3. Central sensitisation: Persistent nociceptive input from the periphery causes maladaptive changes in spinal cord dorsal horn neurons, including increased excitability and expansion of receptive fields. This amplifies pain perception beyond the original stimulus and beyond the original body region, which explains why some patients experience widespread pain.

4. Peripheral polyneuropathy: Psoriasis and PsA are associated with increased risk of peripheral polyneuropathy, meaning damage to the small nerve fibres that detect temperature and pain. This may contribute to the persistent burning and tingling sensations patients report.

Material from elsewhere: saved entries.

==> src/rtl/pipe_buf_pkg.sv <==
// Shared types and constants for the inter-stage pipeline buffer.
// Field index names follow the ordering of a typical pipeline bundle.
package pipe_buf_pkg;

    typedef enum logic [1:0] {
        ST_EMPTY = 2'd0,
        ST_ONE   = 2'd1,
        ST_FULL  = 2'd2
    } buf_state_e;

    localparam int DEF_FIELD_W    = 16;
    localparam int DEF_NUM_FIELDS = 6;

    localparam int FLD_WB     = 0;
    localparam int FLD_MEM    = 1;
    localparam int FLD_ALU_HI = 2;
    localparam int FLD_ALU_LO = 3;
    localparam int FLD_SEXT   = 4;
    localparam int FLD_INST   = 5;

endpackage

==> src/rtl/pipe_buf_entry.sv <==
// One bundle-wide storage entry with clear (priority) and load enables.
// The clear value replicates RST_VAL into every field.
module pipe_buf_entry
    import pipe_buf_pkg::*;
#(
    parameter int                 FIELD_W    = DEF_FIELD_W,
    parameter int                 NUM_FIELDS = DEF_NUM_FIELDS,
    parameter logic [FIELD_W-1:0] RST_VAL    = '0
) (
    input  logic                          clk,
    input  logic                          clr_i,
    input  logic                          ld_i,
    input  logic [FIELD_W*NUM_FIELDS-1:0] d_i,
    output logic [FIELD_W*NUM_FIELDS-1:0] q_o
);

    logic [FIELD_W*NUM_FIELDS-1:0] data_q;

    always_ff @(posedge clk) begin
        if (clr_i) begin
            data_q <= {NUM_FIELDS{RST_VAL}};
        end else if (ld_i) begin
            data_q <= d_i;
        end
    end

    assign q_o = data_q;

endmodule

==> src/rtl/pipe_stage_buffer.sv <==
// Inter-stage pipeline register with valid/ready handshake, 2-entry skid, halt and flush.
// Optional stall/bubble counters are built when PIPE_STAGE_BUFFER_STATS_EN is defined.
module pipe_stage_buffer
    import pipe_buf_pkg::*;
#(
    parameter int                 FIELD_W    = DEF_FIELD_W,
    parameter int                 NUM_FIELDS = DEF_NUM_FIELDS,
    parameter logic [FIELD_W-1:0] RST_VAL    = '0
) (
    input  logic                          clk,
    input  logic                          rst,
    input  logic                          halt,
    input  logic                          flush,
    input  logic                          in_valid,
    output logic                          in_ready,
    input  logic [FIELD_W*NUM_FIELDS-1:0] in_fields,
    output logic                          out_valid,
    input  logic                          out_ready,
    output logic [FIELD_W*NUM_FIELDS-1:0] out_fields,
    output logic [1:0]                    occupancy
`ifdef PIPE_STAGE_BUFFER_STATS_EN
    ,
    output logic [15:0]                   stall_cnt,
    output logic [15:0]                   bubble_cnt
`endif
);

    localparam int BUS_W = FIELD_W * NUM_FIELDS;

    buf_state_e state_q, state_d;

    logic             push, pop, clr;
    logic             head_ld, skid_ld, head_from_skid;
    logic [BUS_W-1:0] head_d, skid_q;

    assign in_ready  = (state_q != ST_FULL) & ~halt & ~flush;
    assign out_valid = (state_q != ST_EMPTY) & ~halt;
    assign push      = in_valid & in_ready;
    assign pop       = out_valid & out_ready;
    assign clr       = rst | flush;
    assign occupancy = state_q;

    always_ff @(posedge clk) begin
        if (rst) begin
            state_q <= ST_EMPTY;
        end else begin
            state_q <= state_d;
        end
    end

    always_comb begin
        state_d        = state_q;
        head_ld        = 1'b0;
        skid_ld        = 1'b0;
        head_from_skid = 1'b0;
        if (clr) begin
            state_d = ST_EMPTY;
        end else if (!halt) begin
            unique case (state_q)
                ST_EMPTY: begin
                    if (push) begin
                        head_ld = 1'b1;
                        state_d = ST_ONE;
                    end
                end
                ST_ONE: begin
                    if (push && pop) begin
                        head_ld = 1'b1;
                    end else if (push) begin
                        skid_ld = 1'b1;
                        state_d = ST_FULL;
                    end else if (pop) begin
                        state_d = ST_EMPTY;
                    end
                end
                ST_FULL: begin
                    // in_ready is low here, so only a pop can move data
                    if (pop) begin
                        head_ld        = 1'b1;
                        head_from_skid = 1'b1;
                        state_d        = ST_ONE;
                    end
                end
                default: state_d = ST_EMPTY;
            endcase
        end
    end

    assign head_d = head_from_skid ? skid_q : in_fields;

    pipe_buf_entry #(
        .FIELD_W    (FIELD_W),
        .NUM_FIELDS (NUM_FIELDS),
        .RST_VAL    (RST_VAL)
    ) u_head (
        .clk   (clk),
        .clr_i (clr),
        .ld_i  (head_ld),
        .d_i   (head_d),
        .q_o   (out_fields)
    );

    pipe_buf_entry #(
        .FIELD_W    (FIELD_W),
        .NUM_FIELDS (NUM_FIELDS),
        .RST_VAL    (RST_VAL)
    ) u_skid (
        .clk   (clk),
        .clr_i (clr),
        .ld_i  (skid_ld),
        .d_i   (in_fields),
        .q_o   (skid_q)
    );

`ifdef PIPE_STAGE_BUFFER_STATS_EN
    logic [15:0] stall_cnt_q, bubble_cnt_q;

    always_ff @(posedge clk) begin
        if (rst) begin
            stall_cnt_q  <= '0;
            bubble_cnt_q <= '0;
        end else begin
            if (halt && stall_cnt_q != 16'hFFFF) begin
                stall_cnt_q <= stall_cnt_q + 16'd1;
            end
            if (!out_valid && !halt && bubble_cnt_q != 16'hFFFF) begin
                bubble_cnt_q <= bubble_cnt_q + 16'd1;
            end
        end
    end

    assign stall_cnt  = stall_cnt_q;
    assign bubble_cnt = bubble_cnt_q;
`endif

endmodule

Clinical implications: Pain in psoriasis is often undertreated because clinicians attribute it solely to joint disease (and therefore consider it rheumatology’s domain) or dismiss it as secondary to itch. Recognising the central sensitisation component matters because it responds poorly to conventional analgesics and anti-inflammatory biologics. It may require targeted approaches such as duloxetine, pregabalin, or cognitive behavioural therapy for chronic pain.

Research stage: Emerging. Evidence strength: Moderate. Cross-sectional studies with mechanistic characterisation; pain phenotyping studies now being conducted.

18.3 Current Limitations and Future Directions

Current biologic therapies, while effective at clearing skin plaques and reducing joint inflammation, have limited impact on neurological symptoms. Patients who achieve PASI 90 or PASI 100 may still report residual itch, pain, and burning. There are three likely reasons:

1. Biologics target immune pathways but not neural pathways: IL-17 and IL-23 blockade reduces immune-mediated inflammation but doesn’t directly modulate sensory nerve sensitisation or neuropeptide release.
2. Structural nerve changes persist: The hyperinnervation of psoriatic skin (increased nerve fibre density, see Section 28.8) may take longer to resolve than epidermal thickening, or may not resolve at all after chronic disease.
3. Central sensitisation is self-sustaining: Once established, central pain amplification can persist independently of the original peripheral stimulus.

This represents a significant unmet therapeutic need. Future approaches may include:

• Anti-itch biologics (nemolizumab, asivatrep) used as adjuncts to standard psoriasis biologics
• Topical neuromodulators targeting TRPV1 or NK1R
• Combination strategies addressing both immune and neural components simultaneously
• Neuromodulation techniques (transcutaneous electrical nerve stimulation, acupuncture) as adjunctive therapies for chronic pain

Research stage: Experimental. Evidence strength: Low. This section describes an unmet need with early-pipeline approaches; no dedicated trials of anti-itch/anti-pain agents specifically in psoriasis have completed Phase 3.